1980-1990年の日本は自動車、家電、造船などの産業で世界をリードし続けた。だが21世紀になって世界の電子情報産業のリーダーは日本企業から米国企業に変わった。1985年9月のプラザ合意による円高で、日本の一般製品の輸出競争力は大幅に低下し、「貿易立国」政策は一定の打撃をこうむった。これを受けて日本はその対外経済戦略を「貿易立国」から「投資立国」へと徐々に転換した。円の高止まりが、日本の対外投資を加速した。2011年末の時点で日本政府、企業、個人の保有する対外資産は約7兆3000億ドル、対外債務は約4兆1000億ドル、対外純資産は2011年度GDPの54%に相当する約3兆2000億ドルで、世界最大の債権国の座を維持した。

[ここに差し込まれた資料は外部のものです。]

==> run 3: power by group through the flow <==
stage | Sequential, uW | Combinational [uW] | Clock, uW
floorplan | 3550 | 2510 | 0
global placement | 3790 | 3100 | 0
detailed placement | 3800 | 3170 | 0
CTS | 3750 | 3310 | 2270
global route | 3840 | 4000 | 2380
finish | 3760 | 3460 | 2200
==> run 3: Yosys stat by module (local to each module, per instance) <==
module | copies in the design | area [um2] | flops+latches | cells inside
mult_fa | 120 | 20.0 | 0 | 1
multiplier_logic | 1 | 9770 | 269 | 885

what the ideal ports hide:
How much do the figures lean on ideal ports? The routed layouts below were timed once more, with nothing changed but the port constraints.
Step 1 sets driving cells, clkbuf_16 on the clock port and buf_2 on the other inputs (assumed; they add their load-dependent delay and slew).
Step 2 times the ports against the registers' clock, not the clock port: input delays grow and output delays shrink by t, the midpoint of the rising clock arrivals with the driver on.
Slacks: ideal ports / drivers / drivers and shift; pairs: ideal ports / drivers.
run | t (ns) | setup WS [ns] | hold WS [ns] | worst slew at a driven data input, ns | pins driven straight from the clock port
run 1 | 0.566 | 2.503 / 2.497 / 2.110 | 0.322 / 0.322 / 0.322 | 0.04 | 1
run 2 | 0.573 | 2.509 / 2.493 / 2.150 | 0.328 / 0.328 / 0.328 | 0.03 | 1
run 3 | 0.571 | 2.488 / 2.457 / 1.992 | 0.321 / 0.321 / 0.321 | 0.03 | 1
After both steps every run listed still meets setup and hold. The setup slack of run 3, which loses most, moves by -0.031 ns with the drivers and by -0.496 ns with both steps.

対外直接投資面では、日本企業は過去20年間、1985-1990年の「米国買いブーム」の熱狂を冷まし、対外投資の重点を不動産から鉱物資源開発、および市場開拓を目標とする製造業へと転換した。日本側の統計によると、2011年の対外投資額は前年同期比102.1%増の1156億3000万ドルに達した。このうち対中投資は76.3%増の127億8000万ドルと、初めて100億ドルを突破して3位になった。首位は米国(147億7000万ドル)、2位は英国(141億2000万ドル)だ。

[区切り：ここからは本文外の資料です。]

What follows belongs to an exercise in optimizing a design on an open flow for small area; a production flow would make more cautious choices.
Where RTL was checked, it was by simulation tests only, not by an equivalence proof against the original.
The clock port is modelled as an ideal driver, which makes a skipped or thinned clock tree look cheaper than it is; a real chip needs a root buffer or a tree.
Power is estimated from default activity; no workload was simulated.

## the baseline
## radar
module radar(input clk, input rst, input echo, input [1:0] boton_cambiar_grados,
             output done, output trigger, output [15:0] distance, output PWM, input ultra);
Size: roughly 410 cells after synthesis.
==> flow/config.mk <==
export PLATFORM = sky130hd
export DESIGN_NAME = radar
export DESIGN_NICKNAME = radar
export VERILOG_FILES = /design/flow/design.v
export SDC_FILE = /design/flow/constraint.sdc
export NUM_CORES = 4
export LEC_CHECK = 0
export ABC_AREA = 1
export CAP_MARGIN = 20
export CORE_MARGIN = 2
export CORE_UTILIZATION = 40
export CTS_CLUSTER_DIAMETER = 200
export CTS_CLUSTER_SIZE = 40
export SLEW_MARGIN = 20
==> flow/constraint.sdc <==
create_clock -name core_clock -period 25.0 [get_ports {clk}]
set_input_delay 5.0000 -clock core_clock [delete_from_list [all_inputs] [get_ports {clk}]]
set_output_delay 5.0000 -clock core_clock [all_outputs]
set_load 0.01 [all_outputs]
run.sh (not shown) runs the stock make flow with config.mk's settings and CLKGATE_MAP_FILE= SYNTH_SCRIPT=/design/flow/synth_recipe.tcl, a recipe that flattens the netlist after the stock synthesis.
--- input diff the baseline..the candidate ---
- a deleted CTS_CLUSTER_SIZE that had been 40
- a deleted CTS_CLUSTER_DIAMETER that had been 200
Findings:
As far as total power divided by cell area goes, the candidate and the baseline are indistinguishable; the numbers are identical. From the baseline to the candidate the numbers moved as follows: area added between synthesis and finish shows no meaningful change, fraction of layout cells with a size suffix above 1 shows no meaningful change, placed cell area shows no meaningful change, part of the power in the clock network shows no meaningful change. The candidate -> the baseline: worst slack on hold paths delta 0, exact match. Number of buffers created by CTS: the baseline vs the candidate, no meaningful difference. Final area essentially unchanged between the baseline and the candidate. Between the baseline and the candidate, the first-pass GRT wire length figures differ only marginally. Re layout inverter count without the clock tree: no difference whatsoever between the baseline and the candidate.
No functional check of the RTL was part of any run of this note.

========
Another version of the RTL of radar (not shown whole).
For scale: roughly 25 I/O pins, roughly 0.0029 sq mm of cells after synthesis.
clock: 25.0 ns
lec_check: 0
abc_area: 1
cap_margin: 20
core_margin: 2
core_utilization: 40
slew_margin: 20
standard.sh (not shown) runs the stock make flow with config.mk's settings and CLKGATE_MAP_FILE= SYNTH_SCRIPT=/design/flow/synth_recipe.tcl, a recipe that flattens the netlist after the stock synthesis.
==> flow/flow/run.sh <==
#!/bin/bash
# ORFS layout in the standard flow (standard.sh), with these changes:
#  - after the standard synthesis, its combinational logic is mapped again
#    with an area-oriented ABC script (flow/remap.ys, flow/remap.abc); the
#    flip-flops are left exactly as the standard synthesis made them;
#  - the port buffers use the smallest buffer cell;
#  - the clock tree is a flat one (flow/cts_pre.tcl): the clock port drives
#    CTS_NX * CTS_NY clock buffers, each driving a group of flip-flops.
# Each tool's output goes to a log file in the work folder.
set -euo pipefail
here=$(cd "$(dirname "$0")" && pwd)
work=$(pwd)
res=$work/orfs/results/$FLOW_PLATFORM/radar/base
lib=$FLOW_HOME/platforms/$FLOW_PLATFORM/lib/sky130_fd_sc_hd__tt_025C_1v80.lib

bash standard.sh synth > standard_synth.log 2>&1

cp "$res/1_2_yosys.v" "$work/standard_synth_netlist.v"
dontuse=""
for c in $(awk '/^export DONT_USE_CELLS/{f=1} f{print} f&&!/\\$/{f=0}' "$FLOW_HOME/platforms/$FLOW_PLATFORM/config.mk" | grep -o 'sky130_fd_sc_hd__[A-Za-z0-9_]*'); do
  dontuse="$dontuse -dont_use $c"
done
seq=$(grep -o 'sky130_fd_sc_hd__[a-z]*df[a-z0-9]*_[0-9]*' "$work/standard_synth_netlist.v" | sort -u | tr '\n' ' ')
sed -e "s#{LIB}#$lib#g; s#{IN}#$work/standard_synth_netlist.v#; s#{TOP}#$FLOW_TOP#g; s#{SEQ}#$seq#; s#{ABC}#$here/remap.abc#; s#{DONTUSE}#$dontuse#; s#{STAT}#$work/remap_stat.txt#; s#{OUT}#$work/remap_netlist.v#" \
  "$here/remap.ys" > "$work/remap.ys"
ys=$FLOW_HOME/../tools/install/yosys/bin/yosys
[[ -x $ys ]] || ys=yosys
"$ys" -s "$work/remap.ys" > remap_yosys.log 2>&1
cp "$work/remap_netlist.v" "$res/1_2_yosys.v"

export BUFFER_PORTS_ARGS="-buffer_cell sky130_fd_sc_hd__buf_1"
export PRE_CTS_TCL="$here/cts_pre.tcl"
export CTS_NX=2
export CTS_NY=2
export CTS_BUFCELL=sky130_fd_sc_hd__clkbuf_8
export CTS_CLOCK_NET=clk
bash standard.sh > standard.log 2>&1
==> flow/flow/remap.abc <==
strash
dc2
dch -f
amap -m
==> flow/flow/remap.ys <==
# Re-maps the combinational logic of the standard synthesis's netlist with
# an area-oriented ABC script (flow/remap.abc). The flip-flops are kept as
# they are (same instances, names and cell types); every other cell is
# read as its Liberty function and mapped again.
read_liberty -ignore_miss_func {LIB}
read_verilog {IN}
hierarchy -top {TOP}
setattr -mod -set keep_hierarchy 1 {SEQ}
flatten
opt_clean -purge
abc -script {ABC} -liberty {LIB} {DONTUSE}
opt_clean -purge
hilomap -singleton -hicell sky130_fd_sc_hd__conb_1 HI -locell sky130_fd_sc_hd__conb_1 LO
insbuf -buf sky130_fd_sc_hd__buf_4 A X
splitnets
opt_clean -purge
tee -o {STAT} stat -liberty {LIB}
select {TOP}
write_verilog -noattr -nohex -nodec -selected {OUT}
Other scripts of this flow, unchanged in this note and not shown: flow/flow/cts_pre.tcl
The starting point finished with timing, DRC and antenna clean.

2011年に日本の貿易は異例の赤字(300億ドル)を計上した。だが経済収支は黒字を保ち、外貨準備は増加し続けている。「海外における日本」の存在によって、そのGNPはGDPを明らかに上回っている。GDP(国内総生産)が国内で生産された最終製品の市場価値を示す「地域」概念であるのに対して、GNPは国民の全生産要素の生産した最終製品の市場価値を指す「国民」概念だ。